At Borders all the staff wore lanyards that said Happy to help. I was not happy to help. I worked at Borders because I wanted to be a writer. I stood behind the till dressed in a red Borders sweatshirt and a pair of jeans. My fingertips were sore from entering reduced prices into the tills. My wrists ached from bagging. My shoulders were tense. I watched customers strip books from the shelves. Pages curled at their corners and crumpled. My face felt scorched. My smile had long since melted away. A conga line of crazed shoppers wound around the ground floor. I turned towards the front of the queue. Next.

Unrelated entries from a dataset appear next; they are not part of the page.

===== src/rtl/gfx_pixel_serializer_pkg.sv =====
// rtl/gfx_pixel_serializer_pkg.sv - shared widths, bank record and head-pixel helper
package gfx_pixel_serializer_pkg;

   localparam int GFX_PLANES = 4;
   localparam int GFX_TILE_W = 8;
   localparam int GFX_COL_W  = 4;
   localparam int GFX_DIN_W  = GFX_PLANES * GFX_TILE_W;
   localparam int GFX_CNT_W  = $clog2(GFX_TILE_W + 1);
   localparam int GFX_PIX_W  = GFX_COL_W + GFX_PLANES;

   typedef struct packed {
      logic [GFX_DIN_W-1:0] data;
      logic [GFX_COL_W-1:0] col;
      logic                 dir;
      logic [GFX_CNT_W-1:0] cnt;
   } bank_state_t;

   // dir=1 presents bit 0 of every plane, dir=0 presents bit 7; an empty bank shows 0
   function automatic logic [GFX_PLANES-1:0] head_pixel(input bank_state_t s);
      logic [GFX_PLANES-1:0] pix;
      pix = '0;
      for (int p = 0; p < GFX_PLANES; p++) begin
         pix[p] = s.dir ? s.data[p*GFX_TILE_W] : s.data[p*GFX_TILE_W + GFX_TILE_W - 1];
      end
      if (s.cnt == '0) pix = '0;
      return pix;
   endfunction

endpackage


===== src/rtl/gfx_pixel_serializer_if.sv =====
// rtl/gfx_pixel_serializer_if.sv - pixel serializer control, data and output bundle
interface gfx_pixel_serializer_if;
   import gfx_pixel_serializer_pkg::*;

   logic                 Cen;
   logic                 PLOAD_RSHIFTn;
   logic                 RL_Sel;
   logic                 AB_Sel;
   logic                 VDG;
   logic                 VLK;
   logic                 G15_CE;
   logic [GFX_DIN_W-1:0] DIN;
   logic [GFX_COL_W-1:0] COL_IN;
   logic [GFX_PIX_W-1:0] PIX_OUT;
   logic                 UNDERRUN;

   modport master (
      output Cen, PLOAD_RSHIFTn, RL_Sel, AB_Sel, VDG, VLK, G15_CE, DIN, COL_IN,
      input  PIX_OUT, UNDERRUN
   );

   modport slave (
      input  Cen, PLOAD_RSHIFTn, RL_Sel, AB_Sel, VDG, VLK, G15_CE, DIN, COL_IN,
      output PIX_OUT, UNDERRUN
   );
endinterface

I picked up the scanner. Beep. Beep. I had been with Borders UK for seven years by the time it was placed into voluntary administration. I was originally hired as a part-time Christmas temp at Borders Islington in 2002, but the job had stuck. I transferred to Borders Norwich in 2005 and was part of the team that opened Borders Dundee in 2006. Id started thinking about Fahrenheit 451 during those last critical months when I was the sales manager at Borders Kingston-Upon Thames. In the wake of Amazons Kindle it seemed unlikely that books would ever be banned: instead books are commodified, turned into movies and TV series, rated and recommended in Goodreads, their individual sales histories quantified on Nielsen Bookdata and in the fathomless depths of the Amazon Sales Ranking system. Even the Kindle was named by a branding consultant who suggested the word to Amazon because it means to light a fire. The branding consultant thought that kindle was an apt metaphor for reading and intellectual excitement.

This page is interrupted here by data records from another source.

==> src/rtl/nn_pkg.sv <==
`default_nettype none
// ============================================================================
// Module      : nn_pkg
// Description : Shared definitions for the neuron sequencer: FSM state
//               encoding, default counter widths and the activation data
//               width.
// Revision    : 1.0 - initial release
// ============================================================================
package nn_pkg;

    localparam int c_chunk_w  = 4;  // default chunk counter width
    localparam int c_neuron_w = 4;  // default neuron counter width
    localparam int c_data_w   = 8;  // PU activation width

    typedef enum logic [1:0] {
        ST_IDLE = 2'd0,
        ST_RUN  = 2'd1,
        ST_DONE = 2'd2
    } state_e;

endpackage : nn_pkg
`default_nettype wire

==> src/rtl/seq_counter.sv <==
`default_nettype none
// ============================================================================
// Module      : seq_counter
// Description : Up-counter with synchronous clear, count enable and a
//               programmable terminal value. On an enabled cycle at the
//               terminal value it returns to zero, so the owner never sees
//               it wrap past the terminal.
// Ports       : clk, rst   - clock, synchronous active-high reset
//               i_clr      - force count to zero (priority over i_en)
//               i_en       - advance the count
//               i_term     - terminal value
//               o_count    - current count
//               o_tc       - high while o_count equals i_term
// Revision    : 1.0 - initial release
// ============================================================================
module seq_counter #(
    parameter int WIDTH = 4
) (
    input  logic             clk,
    input  logic             rst,
    input  logic             i_clr,
    input  logic             i_en,
    input  logic [WIDTH-1:0] i_term,
    output logic [WIDTH-1:0] o_count,
    output logic             o_tc
);

    logic [WIDTH-1:0] count_q;
    logic [WIDTH-1:0] count_d;

    assign o_tc    = (count_q == i_term);
    assign o_count = count_q;

    always_comb begin
        count_d = count_q;
        if (i_clr) begin
            count_d = '0;
        end else if (i_en) begin
            count_d = o_tc ? '0 : count_q + WIDTH'(1);
        end
    end

    always_ff @(posedge clk) begin
        if (rst) begin
            count_q <= '0;
        end else begin
            count_q <= count_d;
        end
    end

endmodule : seq_counter
`default_nettype wire

==> src/rtl/neuron_sequencer.sv <==
`default_nettype none
// ============================================================================
// Module      : neuron_sequencer
// Description : Walks a fully-connected layer one 8-element chunk per cycle,
//               driving memory addresses and the PU bias/accumulator select,
//               and captures the PU activation after each neuron's last chunk.
// Ports       : clk, rst                 - clock, synchronous active-high reset
//               start                    - job request (sampled in IDLE only)
//               n_chunks, n_neurons      - job dimensions
//               pu_out                   - PU activation for the current chunk
//               x_addr, w_addr, bias_addr- memory addresses
//               isfirst                  - PU selects bias instead of accumulator
//               busy, done               - job status, end-of-job pulse
//               res_valid/res_idx/res_data - one-cycle result strobe
//               perf_cycles              - RUN-cycle count (optional)
// Options     : NEURON_SEQUENCER_PERF_EN adds the perf_cycles output.
// Revision    : 1.0 - initial release
// ============================================================================
module neuron_sequencer
    import nn_pkg::*;
#(
    parameter int CHUNK_W  = c_chunk_w,
    parameter int NEURON_W = c_neuron_w
) (
    input  logic                        clk,
    input  logic                        rst,
    input  logic                        start,
    input  logic [CHUNK_W-1:0]          n_chunks,
    input  logic [NEURON_W-1:0]         n_neurons,
    input  logic [c_data_w-1:0]         pu_out,
    output logic [CHUNK_W-1:0]          x_addr,
    output logic [CHUNK_W+NEURON_W-1:0] w_addr,
    output logic [NEURON_W-1:0]         bias_addr,
    output logic                        isfirst,
    output logic                        busy,
    output logic                        done,
    output logic                        res_valid,
    output logic [NEURON_W-1:0]         res_idx,
    output logic [c_data_w-1:0]         res_data
`ifdef NEURON_SEQUENCER_PERF_EN
    ,
    output logic [15:0]                 perf_cycles
`endif
);

    state_e                        state_q, state_d;
    logic [CHUNK_W-1:0]            n_chunks_q, n_chunks_d;
    logic [NEURON_W-1:0]           n_neurons_q, n_neurons_d;
    logic [CHUNK_W+NEURON_W-1:0]   w_addr_q, w_addr_d;
    logic                          res_valid_q, res_valid_d;
    logic [NEURON_W-1:0]           res_idx_q, res_idx_d;
    logic [c_data_w-1:0]           res_data_q, res_data_d;

    logic                          w_launch;
    logic                          w_run;
    logic [CHUNK_W-1:0]            w_chunk;
    logic [NEURON_W-1:0]           w_neuron;
    logic                          w_chunk_tc;
    logic                          w_neuron_tc;
    logic                          w_job_last;

    // Both counters return to zero on the final RUN cycle, so addresses
    // rest at zero in DONE/IDLE without extra clearing.
    seq_counter #(.WIDTH(CHUNK_W)) u_chunk_cnt (
        .clk     (clk),
        .rst     (rst),
        .i_clr   (w_launch),
        .i_en    (w_run),
        .i_term  (n_chunks_q - CHUNK_W'(1)),
        .o_count (w_chunk),
        .o_tc    (w_chunk_tc)
    );

    seq_counter #(.WIDTH(NEURON_W)) u_neuron_cnt (
        .clk     (clk),
        .rst     (rst),
        .i_clr   (w_launch),
        .i_en    (w_run & w_chunk_tc),
        .i_term  (n_neurons_q - NEURON_W'(1)),
        .o_count (w_neuron),
        .o_tc    (w_neuron_tc)
    );

    assign w_job_last = w_chunk_tc & w_neuron_tc;

    always_comb begin
        state_d     = state_q;
        n_chunks_d  = n_chunks_q;
        n_neurons_d = n_neurons_q;
        w_addr_d    = w_addr_q;
        res_valid_d = 1'b0;
        res_idx_d   = res_idx_q;
        res_data_d  = res_data_q;
        w_launch    = 1'b0;
        w_run       = 1'b0;
        case (state_q)
            ST_IDLE: begin
                if (start) begin
                    w_launch    = 1'b1;
                    n_chunks_d  = n_chunks;
                    n_neurons_d = n_neurons;
                    w_addr_d    = '0;
                    // An empty job has nothing to walk: report done directly.
                    state_d     = ((n_chunks == '0) || (n_neurons == '0)) ? ST_DONE : ST_RUN;
                end
            end
            ST_RUN: begin
                w_run = 1'b1;
                // Running weight address replaces neuron*n_chunks+chunk.
                w_addr_d = w_job_last ? '0 : w_addr_q + (CHUNK_W + NEURON_W)'(1);
                if (w_chunk_tc) begin
                    res_valid_d = 1'b1;
                    res_idx_d   = w_neuron;
                    res_data_d  = pu_out;
                end
                if (w_job_last) begin
                    state_d = ST_DONE;
                end
            end
            ST_DONE: begin
                state_d = ST_IDLE;
            end
            default: begin
                state_d = ST_IDLE;
            end
        endcase
    end

    always_ff @(posedge clk) begin
        if (rst) begin
            state_q     <= ST_IDLE;
            n_chunks_q  <= '0;
            n_neurons_q <= '0;
            w_addr_q    <= '0;
            res_valid_q <= 1'b0;
            res_idx_q   <= '0;
            res_data_q  <= '0;
        end else begin
            state_q     <= state_d;
            n_chunks_q  <= n_chunks_d;
            n_neurons_q <= n_neurons_d;
            w_addr_q    <= w_addr_d;
            res_valid_q <= res_valid_d;
            res_idx_q   <= res_idx_d;
            res_data_q  <= res_data_d;
        end
    end

    assign x_addr    = w_chunk;
    assign bias_addr = w_neuron;
    assign w_addr    = w_addr_q;
    assign isfirst   = (state_q == ST_RUN) && (w_chunk == '0);
    assign busy      = (state_q != ST_IDLE);
    assign done      = (state_q == ST_DONE);
    assign res_valid = res_valid_q;
    assign res_idx   = res_idx_q;
    assign res_data  = res_data_q;

`ifdef NEURON_SEQUENCER_PERF_EN
    logic [15:0] perf_cycles_q, perf_cycles_d;

    always_comb begin
        perf_cycles_d = perf_cycles_q;
        if (w_launch) begin
            perf_cycles_d = '0;
        end else if (w_run && (perf_cycles_q != 16'hFFFF)) begin
            perf_cycles_d = perf_cycles_q + 16'd1;
        end
    end

    always_ff @(posedge clk) begin
        if (rst) begin
            perf_cycles_q <= '0;
        end else begin
            perf_cycles_q <= perf_cycles_d;
        end
    end

    assign perf_cycles = perf_cycles_q;
`endif

endmodule : neuron_sequencer
`default_nettype wire

==> config.mk <==
export PLATFORM = sky130hd
export DESIGN_NAME = neuron_sequencer
export DESIGN_NICKNAME = d
export VERILOG_FILES = /design/src/rtl/nn_pkg.sv /design/src/rtl/seq_counter.sv /design/src/rtl/neuron_sequencer.sv
export SDC_FILE = /design/constraint.sdc
export NUM_CORES = 1
export LEC_CHECK = 0
export ABC_AREA = 1
export BUFFER_PORTS_ARGS = -buffer_cell sky130_fd_sc_hd__buf_2
export CORE_UTILIZATION = 52
export CTS_CLUSTER_DIAMETER = 40
export CTS_CLUSTER_SIZE = 14
export DETAILED_ROUTE_END_ITERATION = 10
export GPL_TIMING_DRIVEN = 0
export PLACE_DENSITY_LB_ADDON = 0.3
export SYNTH_ARGS = -nofsm -noshare
export SYNTH_HDL_FRONTEND = slang
export SYNTH_HIERARCHICAL = 1
export SYNTH_SLANG_ARGS = --single-unit
==> constraint.sdc <==
create_clock -name clk -period 2.9 [get_ports clk]
set_input_delay 0.725 -clock clk [delete_from_list [all_inputs] [get_ports clk]]
set_output_delay 0.725 -clock clk [all_outputs]
set_load 0.01 [all_outputs]
==> metrics.md <==
| Metric | Value |
|---|---|
| Port bufs | 50 |
| Drt first pass iters | 4 |
| Period minus WS final | 2.37 ns |
| Post-synth top flop | dfxtp_1 |
| Worst path cell trace | inv_1 > ha_1 > xor2_1 > inv_1 > nand2_1 > nand2_1 > nor4_1 > nand2_4 > clkinv_2 > buf_8 > nand4_1 > xor2_1 > nor2_1 |
| Net Count, Synth | 296 |
| CP top delay family | simple AND/OR/NAND/NOR gates |
| PD cells | 542 mW/mm² |
| Slew HR | 59.0% |
| Boundary pin count | 51 |
| Cell with the most instances after synthesis | nand2_1 |
| Total power | 0.00131 W |
| Largest family of logic cells by synthesized area | simple AND/OR/NAND/NOR gates |
| Fillers | 354 |
| Max-slew violations | 0 |
| Fin Clk Skew | 0.00867 ns |
| Via Count | 1,837 |
| Final setup TNS | 0 ns |
| Sequential area share after synthesis | 39.6% |
| Clock network fraction of design power | 41.1% |
| CP peak stage delay | 0.57 ns |
| Finished Core Util | 66.0% |
| Hold buffer count at CTS | 0 |
| Post-synthesis adder-cell area fraction | 3.17% |
| DIE WIDTH | 63.6 µm |
| Max Fclk | 422 MHz |
| Switching Share | 25.7% |
| GRT overflow | 0 |
| Post-Synthesis Cell Area | 0.00197 mm² |
| Cts repair resizes | 0 |
| CTS H-tree depth | 2 |
| Yosys reg bits | 39 |
| Row count | 22 |
| Final Hold Fails | 0 |
| Initial antenna violation count | 0 |
| Root Buffer | clkbuf_8 |
| Layout area overhead | 22.5% |
| RSZ-0062 raised after global routing | no |
| Area of the die | 0.00404 mm² |
| Static leakage | 1.13 nW |
| Critical Path Slowest Stage Cell | nor4_1 |
| Iteration-0 DRC Markers | 64 |
| Top cells by count, synth | 60 x nand2_1, 39 x dfxtp_1, 35 x nor2_1 |
| Net Switching | 0.000336 W |
| TritonCTS clock tree | built |
| Synth cell types | 27 |
| Clock slew at reported path FFs | 0.08 ns |
| Post-CTS Setup Inserts | 0 |
| Setup violators final | 0 |
| Syn Area/Cell | 7.25 µm² |
| DR vias/cell | 4.86 |
| Die Ht | 63.6 µm |
| CP endpoint kind | flip-flop |
| Max VDD drop | 0.000430 V |
| Area leader, netlist | dfxtp_1 |
| Worst Hold Class | reg2reg |
| Worst path buffer plus inverter count | 4 |
| Initial Util | 53.9% |
| Skew-Pair Late Insertion Delay | 0.29 ns |
| Tot GR Track Use | 21.5% |
| Synth Area in XOR/XNOR | 4.44% |
| Mux contribution to synthesized area | 1.02% |
| Share of the synthesized area in the top cell type | 39.6% |
| Pint | 0.000973 W |
| Synth Instances | 272 |
| Power share of the combinational group | 15.2% |
| Worst EP arrival | 2.60 ns |
| Post-Layout Cell Count | 378 |
| Max_cap viols | 0 |
| Placed cells | 370 |
| First-pass GRT wire length | 6.69 mm |
| RD Place Congestion | 0.846 |
| Post-Synth Simple-Gate Area | 31.0% |
| Share of layout cells above drive strength 1 | 29.7% |
| TritonCTS Buffers | 5 |
| Sequential cell fraction of total power | 43.7% |
| Period utilisation layout | 81.8% |
| Worst EP required | 3.13 ns |
| DRC viols | 0 |
| Largest net degree at the start of global routing | 15 |
| Syn. warnings | 6 |
| Post-synth EDFFs | 0 |
| Drt wl/cell | 10.5 µm |
| Antenna-violating nets left | 0 |
| CP max FO | 14 |
| Post-detail-place hpwl | 2.92 mm |
| Tightest Pin Transition | 0.609 ns |
| Final wirelength | 3.99 mm |
| Core box area | 0.00366 mm² |
| CTS Sinks | 39 |
| Synth Area in Compound Gates | 11.5% |
| Number of diodes | 0 |
| Final net count | 353 |
| Max clock buf depth | 2 |
| Ranking of synthesized cells by area | dfxtp_1 40%, nand2_1 11%, nor2_1 6.7%, inv_1 6.3%, nand2_2 4.4% |
| Async set-or-reset flop fraction in the synthesized netlist | 0% |
| Vias in the first global route | 1,634 |
| Worst Setup Start Kind | flip-flop |
| Status | complete, no violations |
| Critical path class | reg2reg |
-- cells by family (layout without fill, tap and decap cells) --
logic type | count (synthesis) | after routing
AO/OA/AOI/OAI | 37 | 37
adder cells (fa/ha/maj) | 5 | 5
flip-flops | 39 | 39
AND/OR/NAND/NOR | 136 | 136
buffers and inverters | 43 | 101
multiplexers | 2 | 2
XOR/XNOR | 10 | 10
-- flip-flops by register name, summed over array words and instances (netlist names) --
name	flops
res_data	8
w_addr	8
n_chunks_q	4
n_neurons_q	4
res_idx	4
u_chunk_cnt/o_count	4
u_neuron_cnt/o_count	4
state_q	2
res_valid	1
-- per-layer routing --
metal	GRT usage, %	vias to the layer above	share of wire [%]
li1	-	964	-
met3	5.62	11	4.4
met1	23.7	819	46
met4	13.4	0	2.9
met5	0	-	0
met2	36.4	43	46
-- power groups by stage --
stage	Sequential [W]	Clock, W	Combinational [W]
CTS	0.000572	0.000548	0.000200
finish	0.000572	0.000538	0.000199
detailed placement	0.000584	0	0.000196
floorplan	0.000583	0	0.000144
global route	0.000574	0.000567	0.000227
global placement	0.000584	0	0.000192
-- final timing paths --
check | from | end | slack, ns | cells after the start
min | res_data[2]$_SDFFE_PP0P_ | res_data[2]$_SDFFE_PP0P_ | 0.47 | 2
max | n_chunks_q[0]$_SDFFE_PP0P_ | u_neuron_cnt/o_count[3]$_SDFFE_PP0P_ | 0.53 | 13
min reg2reg | res_data[2]$_SDFFE_PP0P_ | res_data[2]$_SDFFE_PP0P_ | 0.47 | 2
max reg2reg | n_chunks_q[0]$_SDFFE_PP0P_ | u_neuron_cnt/o_count[3]$_SDFFE_PP0P_ | 0.53 | 13
-- stage by stage --
stage	area, µm²	worst slack [ns]	hold WS, ns
floorplan	1970	0.763	0.447
global route	2410	0.288	0.492
detailed placement	2280	0.525	0.460
CTS	2410	0.499	0.472
finish	2410	0.528	0.471
global placement	2280	0.553	0.450
-- worst min-delay path, delay by kind of cell (launching register included) --
family	cells	cell delay (ns)
compound gates	1	0.06
simple gates	1	0.06
flops	1	0.31
-- final cells by class --
| type | instances | area (µm²) | area share (%) |
|---|---|---|---|
| buffer | 5 | 37.5 | 1.55 |
| clock buffer | 6 | 72.6 | 3.01 |
| clock inverter | 2 | 60.1 | 2.49 |
| inverter | 38 | 145 | 6.01 |
| multi-input combinational | 190 | 1010 | 41.8 |
| sequential | 39 | 781 | 32.3 |
| tap | 48 | 60.1 | 2.49 |
| timing repair buffer | 50 | 250 | 10.4 |
-- layout by cell type, fill, tap and decap left out, types with 5 or more instances in the layout --
master and count:
nand2_1 60, buf_2 53, dfxtp_1 39, nor2_1 35, inv_1 33, nand2_2 14
a21oi_1 14, o21ai_0 12, nand3_1 11, a21oi_2 9, xor2_1 8, nor3_1 6
ha_1 5, clkbuf_8 5
Note: power is estimated with default switching activity, not from simulation.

I bet Ray Bradbury would have agreed. The book people at the end of Fahrenheit 451 wouldnt need to memorise volumes of literature anymore. Now they could store their libraries on their Kindles or iPads. Project Gutenberg has been in the business of archiving classics since 1971. There are currently over 42,000 e-books available in the free domain. Fahrenheit 451 is not of them. Not because it has been banned. Quite the contrary. Ray Bradburys sci-fi classic has not been out of print since it was first published by Ballantine Books in 1953. The novel is still protected by copyright. If Id thought about that more at the time I started writing it might have scared me.

I remembered the mechanical hound from Fahrenheit 451, the watchdog of the firemen, who hunted down the literate like prey. I wondered if the mechanical hound was as shonky as the Elonex e-reader wed been selling at Borders for the past couple of months. Our slow-witted display device was fixed to the main information desk on a long plastic lead. All I needed to memorise was its unique selling points. It had five adjustable font sizes and a built-in dictionary. The Elonex e-reader also came pre-loaded with one hundred classics. As a selling point this was not unique. The books cost nothing because the authors were dead and the works had fallen out of copyright.

Does it have a reading light? Customers came pre-loaded with their own set of great expectations that the Elonex e-reader could not always fufill.

The future arrived and it was not science fiction. On Christmas Eve Borders UK was liquidated, forty-five stores were closed and over one thousand employees were made redundant.